==> src/verilog/scs_pkg.sv <==
// Constants for the sample clock trim and sync select block
package scs_pkg;

    // ****************************************************
    // Register indices (byte address is four times these)
    // ****************************************************
    localparam logic [8:0]  SLOW_TRIM_IDX   = 9'h04b;
    localparam logic [8:0]  FAST_TRIM_IDX   = 9'h04d;
    localparam logic [8:0]  PIN_SYNC_IDX    = 9'h04f;
    localparam int          ADDR_W          = 11;
    localparam int          IDX_LSB         = 2;

    // ****************************************************
    // Reset values
    // ****************************************************
    localparam logic [15:0] SLOW_TRIM_RST   = 16'h2612;
    localparam logic [15:0] FAST_TRIM_RST   = 16'h0098;
    localparam logic [15:0] PIN_SYNC_RST    = 16'h2090;

    // ****************************************************
    // Field positions
    // ****************************************************
    localparam int          SLOW_TRIM_LSB   = 0;
    localparam int          SLOW_TRIM_W     = 6;
    localparam int          SLOW_EN_BIT     = 7;
    localparam int          SLOW_BYP_BIT    = 8;
    localparam int          FAST_TRIM_LSB   = 0;
    localparam int          FAST_TRIM_W     = 8;
    localparam int          PIN1_OE_BIT     = 6;
    localparam int          PIN1_IE_BIT     = 5;
    localparam int          SYNC_SEL_LSB    = 2;
    localparam int          PIN0_IE_BIT     = 1;

    // ****************************************************
    // Sample timing
    // ****************************************************
    localparam int          DIV_W           = 16;
    localparam int          TICKS_PER_UNIT  = 4;
    localparam int          CNT_W           = 18;

    typedef enum logic [1:0] {
        SCS_SYNC_INTERNAL,
        SCS_SYNC_PIN0,
        SCS_SYNC_PIN1,
        SCS_SYNC_RESERVED
    } scs_sync_t;

endpackage : scs_pkg

==> src/verilog/scs_clock_sync_ctrl.sv <==
// Clock trim registers, aux pin control and sample sync selection
module scs_clock_sync_ctrl
    import scs_pkg::*;
(
    // Clock and reset
    input  wire logic                          clk,
    input  wire logic                          rstn,
    // Avalon-MM slave
    input  wire logic [scs_pkg::ADDR_W-1:0]    address,
    input  wire logic                          read,
    input  wire logic                          write,
    input  wire logic [31:0]                   writedata,
    input  wire logic [3:0]                    byteenable,
    output logic      [31:0]                   readdata,
    output logic                               waitrequest,
    // Oscillator control
    input  wire logic                          slow_osc_clk,
    output logic      [scs_pkg::SLOW_TRIM_W-1:0] slow_clock_trim,
    output logic                               slow_osc_enable,
    output logic                               slow_osc_bypass,
    output logic      [scs_pkg::FAST_TRIM_W-1:0] fast_clock_trim,
    // Sample timing
    input  wire logic [scs_pkg::DIV_W-1:0]     sample_period_divider,
    output logic                               sample_start,
    // Aux pins
    input  wire logic                          aux_pin_zero_in,
    input  wire logic                          aux_pin_one_in,
    output logic                               aux_pin_one_out,
    output logic                               aux_pin1_output_enable
);

    import scs_pkg::*;

    // ****************************************************
    // State
    // ****************************************************
    typedef struct packed {
        logic [15:0]      slow_cfg;
        logic [15:0]      fast_cfg;
        logic [15:0]      pin_cfg;
        logic             wait_req;
        logic [15:0]      rdata;
        logic [2:0]       meta;
        logic [2:0]       sync;
        logic [2:0]       prev;
        logic [CNT_W-1:0] tick_cnt;
        logic             sample_start;
    } scs_state_t;

    scs_state_t st;
    scs_state_t next_st;

    // ****************************************************
    // Byte lane merge
    // ****************************************************
    function automatic logic [15:0] scs_merge(
        input logic [15:0] old_val,
        input logic [31:0] wdata,
        input logic [3:0]  be
    );
        logic [15:0] res;
        res = old_val;
        if (be[0]) begin
            res[7:0] = wdata[7:0];
        end
        if (be[1]) begin
            res[15:8] = wdata[15:8];
        end
        return res;
    endfunction : scs_merge

    // ****************************************************
    // Next state
    // ****************************************************
    logic [8:0]       idx;
    logic             wr_now;
    logic [2:0]       edge_seen;
    logic             pin0_trig;
    logic             pin1_trig;
    logic             slow_tick;
    logic [CNT_W-1:0] period_ticks;
    logic [CNT_W-1:0] cnt_inc;
    scs_sync_t        sync_sel;

    always_comb begin
        next_st = st;
        idx     = address[IDX_LSB +: 9];
        wr_now  = write && !st.wait_req;

        // Bus: one wait cycle, then a single acknowledge cycle
        if ((read || write) && st.wait_req) begin
            next_st.wait_req = 1'b0;
            case (idx)
                SLOW_TRIM_IDX: next_st.rdata = st.slow_cfg;
                FAST_TRIM_IDX: next_st.rdata = st.fast_cfg;
                PIN_SYNC_IDX:  next_st.rdata = st.pin_cfg;
                default:       next_st.rdata = 16'h0000;
            endcase
        end else begin
            next_st.wait_req = 1'b1;
        end

        // Only the addressed register changes; unmapped writes drop
        if (wr_now) begin
            case (idx)
                SLOW_TRIM_IDX: next_st.slow_cfg =
                    scs_merge(st.slow_cfg, writedata, byteenable);
                FAST_TRIM_IDX: next_st.fast_cfg =
                    scs_merge(st.fast_cfg, writedata, byteenable);
                PIN_SYNC_IDX:  next_st.pin_cfg =
                    scs_merge(st.pin_cfg, writedata, byteenable);
                default: ;
            endcase
        end

        // Pins and oscillator pass two flops before any use
        next_st.meta = {slow_osc_clk, aux_pin_one_in, aux_pin_zero_in};
        next_st.sync = st.meta;
        next_st.prev = st.sync;
        edge_seen    = st.sync & ~st.prev;

        pin0_trig = edge_seen[0] && st.pin_cfg[PIN0_IE_BIT];
        pin1_trig = edge_seen[1] && st.pin_cfg[PIN1_IE_BIT];

        // Bypass takes the slow clock from aux pin one
        slow_tick = st.slow_cfg[SLOW_BYP_BIT] ? pin1_trig
                                              : edge_seen[2];
        slow_tick = slow_tick && st.slow_cfg[SLOW_EN_BIT];

        // Period is divider times four slow clock cycles
        period_ticks = {sample_period_divider, 2'b00};
        cnt_inc      = st.tick_cnt + {{(CNT_W-1){1'b0}}, 1'b1};
        sync_sel     = scs_sync_t'(st.pin_cfg[SYNC_SEL_LSB +: 2]);

        next_st.sample_start = 1'b0;
        case (sync_sel)
            SCS_SYNC_INTERNAL: begin
                // Divider of zero stops sampling rather than free running
                if (period_ticks == '0) begin
                    next_st.tick_cnt = '0;
                end else if (slow_tick) begin
                    if (cnt_inc >= period_ticks) begin
                        next_st.tick_cnt     = '0;
                        next_st.sample_start = 1'b1;
                    end else begin
                        next_st.tick_cnt = cnt_inc;
                    end
                end
            end
            SCS_SYNC_PIN0: begin
                next_st.tick_cnt     = '0;
                next_st.sample_start = pin0_trig;
            end
            SCS_SYNC_PIN1: begin
                next_st.tick_cnt     = '0;
                next_st.sample_start = pin1_trig;
            end
            default: begin
                // Reserved source: no samples start
                next_st.tick_cnt = '0;
            end
        endcase
    end

    // ****************************************************
    // Registers
    // ****************************************************
    always_ff @(posedge clk or negedge rstn) begin
        if (!rstn) begin
            st              <= '0;
            st.slow_cfg     <= SLOW_TRIM_RST;
            st.fast_cfg     <= FAST_TRIM_RST;
            st.pin_cfg      <= PIN_SYNC_RST;
            st.wait_req     <= 1'b1;
        end else begin
            st <= next_st;
        end
    end

    // ****************************************************
    // Outputs
    // ****************************************************
    assign readdata    = {16'h0000, st.rdata};
    assign waitrequest = st.wait_req;

    // Raw code to the oscillator; inverse slope lives in the analog cell
    assign slow_clock_trim =
        st.slow_cfg[SLOW_TRIM_LSB +: SLOW_TRIM_W];
    assign slow_osc_enable = st.slow_cfg[SLOW_EN_BIT];
    assign slow_osc_bypass = st.slow_cfg[SLOW_BYP_BIT];

    // Direct slope; this oscillator times the LED pulses
    assign fast_clock_trim =
        st.fast_cfg[FAST_TRIM_LSB +: FAST_TRIM_W];

    assign sample_start = st.sample_start;

    // Pin level selection lives elsewhere; the driver here pulls low
    assign aux_pin_one_out        = st.rdata[0] & 1'b0;
    assign aux_pin1_output_enable = st.pin_cfg[PIN1_OE_BIT];

endmodule : scs_clock_sync_ctrl

==> config.mk <==
export PLATFORM = sky130hd
export DESIGN_NAME = scs_clock_sync_ctrl
export DESIGN_NICKNAME = d
export VERILOG_FILES = /design/src/verilog/scs_pkg.sv /design/src/verilog/scs_clock_sync_ctrl.sv
export SDC_FILE = /design/constraint.sdc
export NUM_CORES = 1
export LEC_CHECK = 0
export ABC_AREA = 1
export BUFFER_PORTS_ARGS = -buffer_cell sky130_fd_sc_hd__buf_2
export CAP_MARGIN = 20
export CORE_MARGIN = 2
export CORE_UTILIZATION = 59
export CTS_BUF_LIST = sky130_fd_sc_hd__clkbuf_16
export CTS_CLUSTER_SIZE = 20
export DETAILED_ROUTE_END_ITERATION = 12
export HOLD_SLACK_MARGIN = 0.06
export MAX_ROUTING_LAYER = met4
export PLACE_DENSITY = 0.92
export SLEW_MARGIN = 10
export SYNTH_ARGS = -nofsm -noshare
export SYNTH_HDL_FRONTEND = slang
export SYNTH_SLANG_ARGS = --single-unit
==> constraint.sdc <==
create_clock -name clk -period 6.8 [get_ports clk]
set_input_delay 0.68 -clock clk [delete_from_list [all_inputs] [get_ports clk]]
set_output_delay 0.68 -clock clk [all_outputs]
set_load 0.02 [all_outputs]
==> flow_summary.json, run 1 <==
{
  "yosys.area.top_type_share": 0.382,
  "synth_edf_count": 0,
  "p_per_area_mw_per_mm2": 193,
  "slew_headroom": 0.414,
  "clock_path_buffers": 2,
  "viasPerCell": 5.43,
  "rows": 34,
  "avgSynthCellArea_um2": 8.06,
  "finalClockSkew_ps": 5.44,
  "start_util": 0.608,
  "drv_slew": 0,
  "leakage_nw": 3.13,
  "dieArea_mm2": 0.00977,
  "worstPathMaxFanout": 13,
  "syn2layout_area_growth_pct": 8.94,
  "synth_area_leaders": "dfrtp_1, nand2_1, buf_4",
  "synth_seq_cells": 93,
  "cts_tree": "built",
  "synth_ff_type": "dfrtp_1",
  "netlist_area_mm2": 0.00531,
  "grt_overflow_total": 0,
  "synth_cell_types": 31,
  "cts_buffers": 9,
  "antenna_found_initial": 0,
  "hp-class": "primary input to asynchronous set/reset pin",
  "postRouteAntennaNets": 0,
  "worst_pin_slew_ps": 877,
  "grt_pass1_wl_mm": 19.4,
  "drive_above_1_share": 0.225,
  "gp_congestion": 0.881,
  "synth_seq_area_share": 0.442,
  "placedCellCount": 806,
  "root_buffer": "clkbuf_16",
  "wl_mm": 11.9,
  "core_area_mm2": 0.00872,
  "wl_per_cell_um": 14.5,
  "ys_async_sr_fraction": 1.00,
  "drcViolationCount": 0,
  "yosysWarnings": 0,
  "worst-endpoint-arrival_ps": 3510,
  "synth_most_common_cell": "nand2_1",
  "cp-end-kind": "register",
  "cap_violations": 0,
  "die_y_um": 98.8,
  "vias": 4466,
  "worstSetupPathType": "register to register",
  "numPortBuffers": 84,
  "postCtsSetupBuffers": 0,
  "clk-insertion-delay-late_ps": 340,
  "fin_cells": 822,
  "netlist_top_cells_count": "nand2_1, dfrtp_1, inv_1",
  "grt_pass1_vias": 4416,
  "grt_setup_unrepaired": "false",
  "grt_max_degree": 54,
  "grt_util_all_layers": 0.254,
  "clk_pin_slew_ps": 70,
  "period_minus_slack_ps": 3260,
  "fp.dieW_um": 98.8,
  "cts_sinks": 93,
  "drt_iter0_markers": 261,
  "dp_hpwl_mm": 8.18,
  "nets": 797,
  "setup_viol": 0,
  "cp-start-kind": "register",
  "finalSetupTns_ps": 0,
  "hold_viol_final": 0,
  "ir_worst_vdd_mv": 0.175,
  "antenna_cells": 0,
  "postCtsHoldBufs": 0,
  "pin_count": 122,
  "status": "finished, final reports clean",
  "synthCells": 658,
  "cts-resized-gates": 0,
  "cp.required_ps": 7050,
  "drt_pre_antenna_iters": 5,
  "htreeDepth": 3,
  "yosys.area.top_type": "dfrtp_1",
  "finalCritPeriodShare": 0.480,
  "timing.fmax_mhz": 306
}
## flip-flops by register name, indices dropped and copies added, names as in the netlist
register and flops:
aux_pin1_output_enable 1, fast_clock_trim 8, next_st 6, readdata 16
sample_start 1, slow_clock_trim 6, slow_osc_bypass 1, slow_osc_enable 1
st 52, waitrequest 1
## cell type report
cell class	instances	area, um2
Tap cell	108	135
Timing Repair Buffer	88	453
Clock buffer	9	225
Multi-Input combinational cell	458	2340
Clock inverter	7	58.8
Sequential cell	93	2340
Inverter	59	221
Fill cell	677	2940
## worst max-delay path: stages, from the launching register on
cell     delay, ps
dfrtp_1        410
ha_1           200
nand3_1        150
nor2_1         290
nand2_1        110
xnor2_1        270
ha_1           290
nand2_1         70
nor2_1          40
nand2_1         90
nor2_1          50
nor2_1         640
nand2_1        320
o21ai_0        250
## where the power goes
part	total [W]	switching [W]	leakage, nW	internal, W
logic	0.0000791	0.0000573	1.76	0.0000219
clock network	0.000474	0.000221	0.134	0.000253
registers	0.000564	0.00000411	1.23	0.000560
## placed cells by master, fill, tap and decap left out, drive strengths merged, types with 4 or more instances in the layout
cell type,count
nand4,34
buf,88
inv,62
dfstp,12
nor2,42
nand2,235
a21oi,4
conb,17
nand3,27
ha,18
clkbuf,9
nor3,4
xnor2,7
o21ai,58
dfrtp,81
## path summary, 6_finish.rpt
path                              from                 end  slack, ps  cells after the start
max in group asynchronous         rstn              st[55]       5490                      2
max reg2reg                      st[2]               st[1]       3540                     13
min in group clk           next_st[24]         next_st[21]        360                      0
max                              st[2]               st[1]       3540                     13
min                               rstn  fast_clock_trim[0]        300                      1
min reg2reg                next_st[24]         next_st[21]        360                      0
## through the flow
stage               hold slack [ps]  setup WS [ps]  total power (W)  cell area, um2  utilization
floorplan                       331           4460         0.000622            5370            -
global placement                333           3640         0.000649            5500        0.630
detailed placement              335           3550         0.000653            5500        0.630
CTS                             318           3520          0.00112            5780        0.663
global route                    346           3210          0.00116            5780        0.663
finish                          298           3540          0.00112            5780        0.663
## layer usage
layer  vias up  global-route usage  share of wire
li1       2153                   -              -
met1      2052               0.307           0.40
met2       218               0.411           0.49
met3        43              0.0475          0.080
met4         0               0.128          0.028
met5         -                   -              0
## cell families after synthesis
family / after synthesis / synth area share
flip-flops: 93 / 0.442
adder cells (fa/ha/maj): 18 / 0.0425
AO/OA/AOI/OAI: 66 / 0.0866
AND/OR/NAND/NOR: 347 / 0.284
other: 1 / 0.000707
buffers and inverters: 123 / 0.128
XOR/XNOR: 10 / 0.0165
(Power assumes the default switching activity.)
==> run 2: changes to the inputs <==
--- a/config.mk
+++ b/config.mk
@@ -9,13 +9,13 @@
 export BUFFER_PORTS_ARGS = -buffer_cell sky130_fd_sc_hd__buf_2
 export CAP_MARGIN = 20
 export CORE_MARGIN = 2
-export CORE_UTILIZATION = 59
+export CORE_UTILIZATION = 49
 export CTS_BUF_LIST = sky130_fd_sc_hd__clkbuf_16
 export CTS_CLUSTER_SIZE = 20
 export DETAILED_ROUTE_END_ITERATION = 12
 export HOLD_SLACK_MARGIN = 0.06
 export MAX_ROUTING_LAYER = met4
-export PLACE_DENSITY = 0.92
+export PLACE_DENSITY = 0.82
 export SLEW_MARGIN = 10
 export SYNTH_ARGS = -nofsm -noshare
 export SYNTH_HDL_FRONTEND = slang
==> constraint.sdc (replaced) <==
create_clock -name clk -period 2.9 [get_ports clk]
set_input_delay 0.29 -clock clk [delete_from_list [all_inputs] [get_ports clk]]
set_output_delay 0.29 -clock clk [all_outputs]
set_load 0.02 [all_outputs]
==> run 2 against run 1 <==
Maximum frequency increased by 31%. Via count decreased by 1.9%. Register-to-register slack got worse by 3100 ps. Utilization decreased by 9.6 points. Critical path depth increased by 4. Final cell count increased by 4.5%. Clock power increased by 140%. Largest power group unchanged.
==> flow_summary.json, run 2 (synthesis results as in run 1) <==
{
  "postCtsHoldBufs": 3,
  "path_cells": "ha_1 > nand3_1 > inv_1 > nand2_1 > nor2_1 > nand2_1 > nand2_1 > nand2_1 > ha_1 > nand2_1 > nor2_1 > nand2_1 > nor2_1 > nor2_1 > buf_4 > nand4_1 > nand2_1",
  "nFillCells": 975,
  "regArea_mm2": 0.00234,
  "nets": 807,
  "worst_pin_slew_ps": 724,
  "top_register": "st",
  "cap_violations": 0,
  "timing.fmax_mhz": 402,
  "drt_iter0_markers": 213,
  "grt_util_all_layers": 0.209,
  "cts_tree": "built",
  "leakage_nw": 3.19,
  "postCtsSetupBuffers": 0,
  "numPortBuffers": 84,
  "largest_reg_flops": 52,
  "finalSetupTns_ps": 0,
  "gp_congestion": 0.855,
  "ir_worst_vdd_mv": 0.318,
  "wl_mm": 11.2,
  "p_per_area_mw_per_mm2": 451,
  "placedCellCount": 841,
  "htreeDepth": 3,
  "start_util": 0.509,
  "final_common_cell": "nand2_1",
  "viasPerCell": 5.10,
  "cts-resized-gates": 0,
  "grt_setup_unrepaired": "false",
  "cp-start-kind": "register",
  "worst-endpoint-arrival_ps": 2710,
  "cpPeakStageDelay_ps": 410,
  "antenna_found_initial": 0,
  "rows": 37,
  "slew_headroom": 0.517,
  "fin_cells": 859,
  "setup_viol": 0,
  "syn2layout_area_growth_pct": 11.2,
  "clk-insertion-delay-late_ps": 340,
  "drv_slew": 0,
  "finalClockSkew_ps": 6.38,
  "hold_viol_final": 0,
  "dieArea_mm2": 0.0117,
  "die_y_um": 108,
  "crit_slowest_cell": "dfrtp_1",
  "reg2reg_depth": 17,
  "grt_pass1_wl_mm": 18.8,
  "whs_ps": 65.5,
  "fp.dieW_um": 108,
  "postRouteAntennaNets": 0,
  "root_buffer": "clkbuf_16",
  "cts_sinks": 93,
  "cp-end-kind": "register",
  "cts_buffers": 9,
  "worstPathMaxFanout": 12,
  "period_minus_slack_ps": 2490,
  "power_w": 0.00266,
  "antenna_cells": 0,
  "drive_above_1_share": 0.231,
  "multiInputGateArea_mm2": 0.00234,
  "cp.required_ps": 3120,
  "vias": 4380,
  "grt_overflow_total": 0,
  "clk_pin_slew_ps": 60,
  "drcViolationCount": 0,
  "grt_max_degree": 53,
  "finalCritPeriodShare": 0.858,
  "worstSetupPathType": "register to register",
  "hp-class": "primary input to register",
  "grt_pass1_vias": 4065,
  "drt_pre_antenna_iters": 4,
  "dp_hpwl_mm": 8.07,
  "pin_count": 122,
  "core_area_mm2": 0.0104,
  "status": "finished, final reports clean",
  "wl_per_cell_um": 13.1,
  "clock_path_buffers": 2,
  "layout_common_cells": "nand2_1, buf_2, dfrtp_1, inv_1, nor2_1",
  "hold_depth": 1,
  "cp_common_cell": "nand2_1"
}
## run 2: changes by cell type in the layout (fill, tap and decap cells not counted)
cell           delta
clkinv_1          -1
bufinv_16         +1
buf_4             +7
dlygate4sd3_1     +3
clkinvlp_4        -1
inv_8             -2
inv_1             +1
clkinv_2          +1
## run 2: area by class of cell
type                       count  area share
timing repair buffer          98      0.0907
multi-input combinational    458       0.397
sequential                    93       0.397
inverter                      59      0.0375
clock inverter                 6      0.0108
clock buffer                   9      0.0382
tap                          136      0.0288
## run 2: final timing paths
kind	slack [ps]	to	from
worst min register to register	350	next_st[19]	next_st[22]
min in group asynchronous	500	st[56]	rstn
worst max register to register	410	st[14]	st[1]
max in group asynchronous	1620	st[49]	rstn
worst min-delay path	70	next_st[22]	aux_pin_zero_in
worst max-delay path	410	st[14]	st[1]
## run 2: per-stage QoR
step                utilization  worst slack, ps  instance area [um2]
detailed placement        0.536              403                 5580
CTS                       0.567              388                 5900
global placement          0.536              463                 5580
global route              0.567             46.6                 5900
finish                    0.567              411                 5900
floorplan                     -              559                 5370
## run 2: routing by layer
layer	vias to the layer above	global-route usage	share of wire
li1	2176	-	-
met1	2047	0.271	0.44
met2	135	0.345	0.49
met3	22	0.0217	0.049
met4	0	0.0723	0.017
met5	-	-	0
## run 2: power by group
group	internal (W)	switching, W
combinational	0.0000556	0.000133
sequential	0.00131	0.00000922
clock	0.000663	0.000486
total	0.00203	0.000628
## run 2: critical path: cells and delay by family (launching register included)
kind                     cells  cell delay [ps]
AND/OR/NAND/NOR             13             1240
adder cells (fa/ha/maj)      2              470
flip-flops                   1              410
buffers and inverters        2              260
### src/hw/idp_pkg.sv
// constants and types shared by the two-wire bus controller files
package idp_pkg;
    // ----------------------------------------------------------------
    // timing
    // ----------------------------------------------------------------
    localparam int CLK_NS = 10;
    localparam int SCL_LOW_NS = 5000;
    localparam int SCL_HIGH_NS = 5000;
    localparam int LOW_CYC = (SCL_LOW_NS + CLK_NS - 1) / CLK_NS;
    localparam int HIGH_CYC = (SCL_HIGH_NS + CLK_NS - 1) / CLK_NS;
    localparam int CNT_W = 10;
    localparam logic [CNT_W-1:0] LOW_CNT = CNT_W'(LOW_CYC - 1);
    localparam logic [CNT_W-1:0] HIGH_CNT = CNT_W'(HIGH_CYC - 1);
    localparam logic [CNT_W-1:0] DATA_CNT = CNT_W'(LOW_CYC / 2);
    // ----------------------------------------------------------------
    // register map (byte addresses)
    // ----------------------------------------------------------------
    localparam int ADDR_W = 4;
    localparam logic [ADDR_W-1:0] OFS_CTRL = 4'h0;
    localparam logic [ADDR_W-1:0] OFS_CMD = 4'h4;
    localparam logic [ADDR_W-1:0] OFS_STAT = 4'h8;
    localparam int CTRL_EN_BIT = 0;
    localparam logic CTRL_EN_RST = 1'h0;
    localparam int CMD_W = 13;
    localparam int CMD_START_BIT = 8;
    localparam int CMD_STOP_BIT = 9;
    localparam int CMD_READ_BIT = 10;
    localparam int CMD_NACK_BIT = 11;
    localparam int CMD_NOBYTE_BIT = 12;
    localparam int ST_BUSY = 0;
    localparam int ST_NACK = 1;
    localparam int ST_ARB = 2;
    localparam int ST_BUS = 3;
    localparam int ST_OWN = 4;
    localparam int ST_REJ = 5;
    localparam int ST_RX_LSB = 8;
    localparam logic [3:0] ACK_BIT = 4'h8;
    // ----------------------------------------------------------------
    // engine states
    // ----------------------------------------------------------------
    typedef enum logic [9:0] {
        S_IDLE = 10'h001,
        S_START = 10'h002,
        S_LOW = 10'h004,
        S_WAITH = 10'h008,
        S_HIGH = 10'h010,
        S_RS1 = 10'h020,
        S_RS2 = 10'h040,
        S_STOP1 = 10'h080,
        S_STOP2 = 10'h100,
        S_STOP3 = 10'h200
    } idp_state_type;
endpackage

====================

§ Action item:
Copy, exactly and only, the lines above that begin with the one containing "localparam logic [ADDR_W-1:0] OFS_STAT" and finish with the one containing "localparam int CMD_READ_BIT = 10;".

§ Problem solution:
    localparam logic [ADDR_W-1:0] OFS_STAT = 4'h8;
    localparam int CTRL_EN_BIT = 0;
    localparam logic CTRL_EN_RST = 1'h0;
    localparam int CMD_W = 13;
    localparam int CMD_START_BIT = 8;
    localparam int CMD_STOP_BIT = 9;
    localparam int CMD_READ_BIT = 10;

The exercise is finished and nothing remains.